The problem ->
Report each line of the records below that uses the word "about".

Saved entries:

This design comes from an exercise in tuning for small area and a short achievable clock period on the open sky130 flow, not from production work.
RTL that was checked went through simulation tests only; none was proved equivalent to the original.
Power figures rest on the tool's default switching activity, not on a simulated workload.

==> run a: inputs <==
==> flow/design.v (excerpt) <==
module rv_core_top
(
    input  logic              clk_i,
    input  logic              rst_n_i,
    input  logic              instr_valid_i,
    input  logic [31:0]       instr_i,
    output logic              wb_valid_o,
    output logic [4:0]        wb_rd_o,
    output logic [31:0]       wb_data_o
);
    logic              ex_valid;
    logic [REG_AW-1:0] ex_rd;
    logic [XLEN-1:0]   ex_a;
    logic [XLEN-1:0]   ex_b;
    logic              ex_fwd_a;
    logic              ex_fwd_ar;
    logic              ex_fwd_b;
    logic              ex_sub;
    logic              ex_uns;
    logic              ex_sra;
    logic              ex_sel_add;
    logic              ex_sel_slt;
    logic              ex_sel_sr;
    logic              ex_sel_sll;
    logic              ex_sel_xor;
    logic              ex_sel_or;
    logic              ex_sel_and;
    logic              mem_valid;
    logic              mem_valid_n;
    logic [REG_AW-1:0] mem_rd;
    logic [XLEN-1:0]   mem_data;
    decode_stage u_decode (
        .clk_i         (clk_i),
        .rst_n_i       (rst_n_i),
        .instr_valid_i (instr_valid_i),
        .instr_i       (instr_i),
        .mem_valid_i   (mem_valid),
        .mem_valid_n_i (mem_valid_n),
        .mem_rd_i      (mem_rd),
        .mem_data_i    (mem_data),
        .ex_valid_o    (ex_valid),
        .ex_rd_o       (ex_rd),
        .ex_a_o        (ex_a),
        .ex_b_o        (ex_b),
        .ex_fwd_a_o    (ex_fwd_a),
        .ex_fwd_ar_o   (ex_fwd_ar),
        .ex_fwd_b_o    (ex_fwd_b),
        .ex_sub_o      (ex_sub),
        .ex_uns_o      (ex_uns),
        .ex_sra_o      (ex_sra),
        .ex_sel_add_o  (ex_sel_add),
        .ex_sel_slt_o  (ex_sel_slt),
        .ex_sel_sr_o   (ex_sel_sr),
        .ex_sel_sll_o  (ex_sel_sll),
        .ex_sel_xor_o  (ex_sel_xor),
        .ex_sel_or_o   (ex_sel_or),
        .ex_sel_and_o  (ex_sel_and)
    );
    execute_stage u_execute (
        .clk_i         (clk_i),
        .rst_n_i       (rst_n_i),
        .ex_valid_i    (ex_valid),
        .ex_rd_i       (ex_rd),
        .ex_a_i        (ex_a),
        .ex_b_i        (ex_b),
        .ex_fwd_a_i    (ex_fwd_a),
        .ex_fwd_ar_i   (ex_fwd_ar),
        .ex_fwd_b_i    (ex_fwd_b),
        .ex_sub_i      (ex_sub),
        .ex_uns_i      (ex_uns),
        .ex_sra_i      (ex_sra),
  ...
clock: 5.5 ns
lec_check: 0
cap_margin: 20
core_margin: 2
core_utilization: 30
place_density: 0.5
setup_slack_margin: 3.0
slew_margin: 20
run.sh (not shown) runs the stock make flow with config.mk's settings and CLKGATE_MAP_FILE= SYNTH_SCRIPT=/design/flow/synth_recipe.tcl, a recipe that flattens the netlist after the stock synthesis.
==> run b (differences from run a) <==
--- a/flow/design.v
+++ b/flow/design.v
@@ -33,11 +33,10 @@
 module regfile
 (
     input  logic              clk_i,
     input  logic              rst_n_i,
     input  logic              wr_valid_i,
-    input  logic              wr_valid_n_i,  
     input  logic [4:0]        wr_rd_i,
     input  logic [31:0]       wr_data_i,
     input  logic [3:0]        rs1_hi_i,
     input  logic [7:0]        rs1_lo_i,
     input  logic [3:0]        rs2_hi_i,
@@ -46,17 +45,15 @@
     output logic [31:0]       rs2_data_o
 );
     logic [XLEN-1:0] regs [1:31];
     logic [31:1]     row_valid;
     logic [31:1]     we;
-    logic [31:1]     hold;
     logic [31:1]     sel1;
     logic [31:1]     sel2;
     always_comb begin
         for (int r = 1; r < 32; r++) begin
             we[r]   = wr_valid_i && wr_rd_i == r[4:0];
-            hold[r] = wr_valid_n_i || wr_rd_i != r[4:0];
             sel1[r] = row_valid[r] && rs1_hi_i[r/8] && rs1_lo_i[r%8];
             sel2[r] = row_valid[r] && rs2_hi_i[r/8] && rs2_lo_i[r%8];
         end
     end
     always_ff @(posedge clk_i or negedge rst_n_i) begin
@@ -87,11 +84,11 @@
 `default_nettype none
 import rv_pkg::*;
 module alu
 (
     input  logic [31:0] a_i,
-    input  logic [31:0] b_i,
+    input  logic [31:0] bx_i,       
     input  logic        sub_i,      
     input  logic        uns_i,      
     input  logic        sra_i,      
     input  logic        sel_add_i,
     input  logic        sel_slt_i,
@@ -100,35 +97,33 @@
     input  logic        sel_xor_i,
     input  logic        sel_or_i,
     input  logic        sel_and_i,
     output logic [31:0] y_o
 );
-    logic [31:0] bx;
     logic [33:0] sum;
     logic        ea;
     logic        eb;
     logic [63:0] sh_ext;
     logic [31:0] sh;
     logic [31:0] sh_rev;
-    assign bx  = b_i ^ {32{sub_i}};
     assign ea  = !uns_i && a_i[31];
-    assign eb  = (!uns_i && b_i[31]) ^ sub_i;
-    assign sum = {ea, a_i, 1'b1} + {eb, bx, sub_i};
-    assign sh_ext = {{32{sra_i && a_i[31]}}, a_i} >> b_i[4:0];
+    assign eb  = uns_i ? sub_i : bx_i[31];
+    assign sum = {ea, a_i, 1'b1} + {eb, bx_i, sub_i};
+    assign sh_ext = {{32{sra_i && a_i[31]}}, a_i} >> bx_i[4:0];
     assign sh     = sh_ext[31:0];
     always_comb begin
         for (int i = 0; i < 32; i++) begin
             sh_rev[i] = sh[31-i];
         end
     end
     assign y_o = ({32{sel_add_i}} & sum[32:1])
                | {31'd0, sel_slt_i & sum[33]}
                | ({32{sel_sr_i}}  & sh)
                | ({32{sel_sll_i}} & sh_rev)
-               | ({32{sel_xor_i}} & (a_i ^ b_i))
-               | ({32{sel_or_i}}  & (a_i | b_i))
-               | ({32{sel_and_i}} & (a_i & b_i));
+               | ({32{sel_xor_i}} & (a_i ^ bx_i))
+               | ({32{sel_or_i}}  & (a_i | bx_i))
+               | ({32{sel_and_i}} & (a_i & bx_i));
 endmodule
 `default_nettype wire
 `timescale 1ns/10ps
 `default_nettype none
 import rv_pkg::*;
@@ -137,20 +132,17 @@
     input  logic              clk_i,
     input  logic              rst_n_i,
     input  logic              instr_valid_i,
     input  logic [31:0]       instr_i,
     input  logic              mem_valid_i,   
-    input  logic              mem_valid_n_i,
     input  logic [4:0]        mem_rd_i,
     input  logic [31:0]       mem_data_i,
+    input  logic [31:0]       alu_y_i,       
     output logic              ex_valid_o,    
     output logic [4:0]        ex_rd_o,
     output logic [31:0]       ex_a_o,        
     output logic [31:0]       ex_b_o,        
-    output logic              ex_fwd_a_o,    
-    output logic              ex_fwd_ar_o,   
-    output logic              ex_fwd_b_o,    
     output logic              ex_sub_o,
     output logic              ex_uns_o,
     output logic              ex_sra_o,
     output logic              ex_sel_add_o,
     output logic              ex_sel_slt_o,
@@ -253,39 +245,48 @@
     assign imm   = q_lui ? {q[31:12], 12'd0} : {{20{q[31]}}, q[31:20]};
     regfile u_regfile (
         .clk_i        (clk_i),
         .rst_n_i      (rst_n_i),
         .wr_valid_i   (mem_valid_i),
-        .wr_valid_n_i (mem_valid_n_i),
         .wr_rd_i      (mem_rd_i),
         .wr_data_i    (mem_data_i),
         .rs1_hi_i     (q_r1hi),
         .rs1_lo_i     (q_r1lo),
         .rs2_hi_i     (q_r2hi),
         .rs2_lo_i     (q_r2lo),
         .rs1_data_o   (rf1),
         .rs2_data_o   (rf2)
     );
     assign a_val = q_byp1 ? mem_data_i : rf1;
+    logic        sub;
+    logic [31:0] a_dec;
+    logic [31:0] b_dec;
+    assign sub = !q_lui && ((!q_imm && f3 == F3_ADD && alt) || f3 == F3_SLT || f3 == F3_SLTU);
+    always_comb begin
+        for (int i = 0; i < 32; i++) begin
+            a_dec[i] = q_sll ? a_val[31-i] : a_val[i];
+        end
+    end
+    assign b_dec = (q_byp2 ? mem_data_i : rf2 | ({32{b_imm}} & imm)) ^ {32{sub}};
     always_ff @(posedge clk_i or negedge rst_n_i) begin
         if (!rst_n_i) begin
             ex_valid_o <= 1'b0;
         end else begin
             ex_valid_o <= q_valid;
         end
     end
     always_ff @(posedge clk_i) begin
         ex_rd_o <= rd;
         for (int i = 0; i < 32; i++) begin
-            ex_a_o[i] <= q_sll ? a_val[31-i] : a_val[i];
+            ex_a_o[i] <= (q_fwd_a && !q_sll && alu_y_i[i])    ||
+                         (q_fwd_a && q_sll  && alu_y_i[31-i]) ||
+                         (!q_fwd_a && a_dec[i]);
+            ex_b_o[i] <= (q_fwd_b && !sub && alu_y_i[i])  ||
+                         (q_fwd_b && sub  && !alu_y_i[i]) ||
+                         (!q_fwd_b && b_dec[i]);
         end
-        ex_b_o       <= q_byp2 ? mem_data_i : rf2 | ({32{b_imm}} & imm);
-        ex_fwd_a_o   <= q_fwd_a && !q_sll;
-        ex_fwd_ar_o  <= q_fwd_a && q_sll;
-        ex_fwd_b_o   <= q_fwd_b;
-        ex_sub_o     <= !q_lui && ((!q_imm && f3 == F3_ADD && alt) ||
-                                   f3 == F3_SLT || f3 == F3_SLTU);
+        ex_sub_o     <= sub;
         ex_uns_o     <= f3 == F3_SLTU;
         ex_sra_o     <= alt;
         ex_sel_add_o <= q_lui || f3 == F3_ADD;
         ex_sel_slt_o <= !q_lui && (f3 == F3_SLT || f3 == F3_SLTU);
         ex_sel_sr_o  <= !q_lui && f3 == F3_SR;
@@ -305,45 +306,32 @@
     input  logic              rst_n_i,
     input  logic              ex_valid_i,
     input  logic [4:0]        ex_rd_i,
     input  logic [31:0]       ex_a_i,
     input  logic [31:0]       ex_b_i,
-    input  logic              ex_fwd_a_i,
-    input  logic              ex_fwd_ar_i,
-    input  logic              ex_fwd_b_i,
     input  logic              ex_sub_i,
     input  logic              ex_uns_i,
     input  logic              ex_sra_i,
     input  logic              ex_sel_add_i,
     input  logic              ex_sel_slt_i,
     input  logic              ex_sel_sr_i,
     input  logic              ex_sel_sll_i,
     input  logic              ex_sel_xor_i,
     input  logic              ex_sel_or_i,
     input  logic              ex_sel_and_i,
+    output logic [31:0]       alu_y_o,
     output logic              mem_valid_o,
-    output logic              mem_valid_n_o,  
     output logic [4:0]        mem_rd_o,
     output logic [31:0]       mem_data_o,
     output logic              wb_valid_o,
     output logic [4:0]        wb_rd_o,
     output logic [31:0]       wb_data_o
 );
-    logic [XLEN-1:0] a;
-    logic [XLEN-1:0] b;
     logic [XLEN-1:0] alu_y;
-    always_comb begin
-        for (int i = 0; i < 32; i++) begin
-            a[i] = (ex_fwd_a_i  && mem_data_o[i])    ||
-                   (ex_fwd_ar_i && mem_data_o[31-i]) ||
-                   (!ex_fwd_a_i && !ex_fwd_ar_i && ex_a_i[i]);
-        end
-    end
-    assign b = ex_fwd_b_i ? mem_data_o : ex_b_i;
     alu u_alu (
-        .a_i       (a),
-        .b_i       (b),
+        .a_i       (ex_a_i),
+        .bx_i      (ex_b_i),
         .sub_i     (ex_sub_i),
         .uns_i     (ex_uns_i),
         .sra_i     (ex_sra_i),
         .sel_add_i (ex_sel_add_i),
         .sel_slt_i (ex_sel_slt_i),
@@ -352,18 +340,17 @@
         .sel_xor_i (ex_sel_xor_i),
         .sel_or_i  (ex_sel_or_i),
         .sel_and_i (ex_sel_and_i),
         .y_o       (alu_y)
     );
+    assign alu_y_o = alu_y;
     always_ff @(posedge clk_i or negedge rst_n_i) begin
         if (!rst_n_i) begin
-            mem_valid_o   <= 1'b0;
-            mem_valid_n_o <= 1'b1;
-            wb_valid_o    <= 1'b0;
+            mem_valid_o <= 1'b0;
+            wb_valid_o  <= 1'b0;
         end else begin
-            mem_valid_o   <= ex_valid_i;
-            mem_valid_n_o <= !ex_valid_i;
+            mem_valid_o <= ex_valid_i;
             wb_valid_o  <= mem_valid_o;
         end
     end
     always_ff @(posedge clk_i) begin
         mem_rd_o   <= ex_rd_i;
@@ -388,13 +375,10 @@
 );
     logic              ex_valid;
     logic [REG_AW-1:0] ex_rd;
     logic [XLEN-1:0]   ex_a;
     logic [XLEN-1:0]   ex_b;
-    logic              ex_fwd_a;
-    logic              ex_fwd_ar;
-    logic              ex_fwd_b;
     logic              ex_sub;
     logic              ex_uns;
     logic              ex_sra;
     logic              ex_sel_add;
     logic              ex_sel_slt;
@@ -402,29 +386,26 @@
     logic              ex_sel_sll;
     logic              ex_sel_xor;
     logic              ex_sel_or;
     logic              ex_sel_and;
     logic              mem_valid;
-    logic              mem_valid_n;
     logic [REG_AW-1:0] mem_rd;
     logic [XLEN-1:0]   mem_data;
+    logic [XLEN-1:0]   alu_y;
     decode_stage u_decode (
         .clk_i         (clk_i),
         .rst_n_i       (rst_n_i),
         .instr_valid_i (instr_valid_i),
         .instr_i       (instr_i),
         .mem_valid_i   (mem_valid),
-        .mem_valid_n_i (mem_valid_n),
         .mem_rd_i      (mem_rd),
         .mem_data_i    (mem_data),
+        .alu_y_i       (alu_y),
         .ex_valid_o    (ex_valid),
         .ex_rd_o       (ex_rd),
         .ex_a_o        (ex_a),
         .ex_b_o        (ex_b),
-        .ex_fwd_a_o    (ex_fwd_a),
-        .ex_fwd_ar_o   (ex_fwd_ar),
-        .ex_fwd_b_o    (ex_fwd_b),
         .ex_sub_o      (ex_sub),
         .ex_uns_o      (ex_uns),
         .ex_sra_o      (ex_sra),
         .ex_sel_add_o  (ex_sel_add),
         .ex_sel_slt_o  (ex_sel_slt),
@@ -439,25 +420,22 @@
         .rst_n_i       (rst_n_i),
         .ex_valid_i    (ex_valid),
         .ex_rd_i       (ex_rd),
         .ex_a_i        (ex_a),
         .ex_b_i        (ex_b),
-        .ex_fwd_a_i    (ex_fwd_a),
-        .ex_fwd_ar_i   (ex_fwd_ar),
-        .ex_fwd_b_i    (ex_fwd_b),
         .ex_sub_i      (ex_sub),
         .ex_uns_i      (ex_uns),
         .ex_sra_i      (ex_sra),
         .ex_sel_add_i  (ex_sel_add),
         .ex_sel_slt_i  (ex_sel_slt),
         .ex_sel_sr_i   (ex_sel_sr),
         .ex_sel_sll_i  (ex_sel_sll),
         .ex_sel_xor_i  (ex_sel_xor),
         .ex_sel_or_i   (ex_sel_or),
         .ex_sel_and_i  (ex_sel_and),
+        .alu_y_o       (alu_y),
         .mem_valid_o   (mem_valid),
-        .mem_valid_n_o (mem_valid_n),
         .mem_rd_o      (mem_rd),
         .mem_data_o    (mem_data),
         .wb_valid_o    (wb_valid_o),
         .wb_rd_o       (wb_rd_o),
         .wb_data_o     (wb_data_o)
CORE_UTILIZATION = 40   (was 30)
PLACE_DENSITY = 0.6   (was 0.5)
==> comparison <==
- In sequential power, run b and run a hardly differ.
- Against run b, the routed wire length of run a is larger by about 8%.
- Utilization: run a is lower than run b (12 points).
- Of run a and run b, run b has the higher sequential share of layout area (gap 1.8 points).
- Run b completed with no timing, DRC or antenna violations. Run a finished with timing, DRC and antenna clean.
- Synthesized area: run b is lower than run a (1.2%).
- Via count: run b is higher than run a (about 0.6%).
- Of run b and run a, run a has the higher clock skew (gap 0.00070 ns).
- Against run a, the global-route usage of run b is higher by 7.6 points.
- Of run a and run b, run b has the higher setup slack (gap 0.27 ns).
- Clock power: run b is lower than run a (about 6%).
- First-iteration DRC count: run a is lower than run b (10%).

Answer to this task ->
- Against run b, the routed wire length of run a is larger by about 8%.
- Via count: run b is higher than run a (about 0.6%).
- Clock power: run b is lower than run a (about 6%).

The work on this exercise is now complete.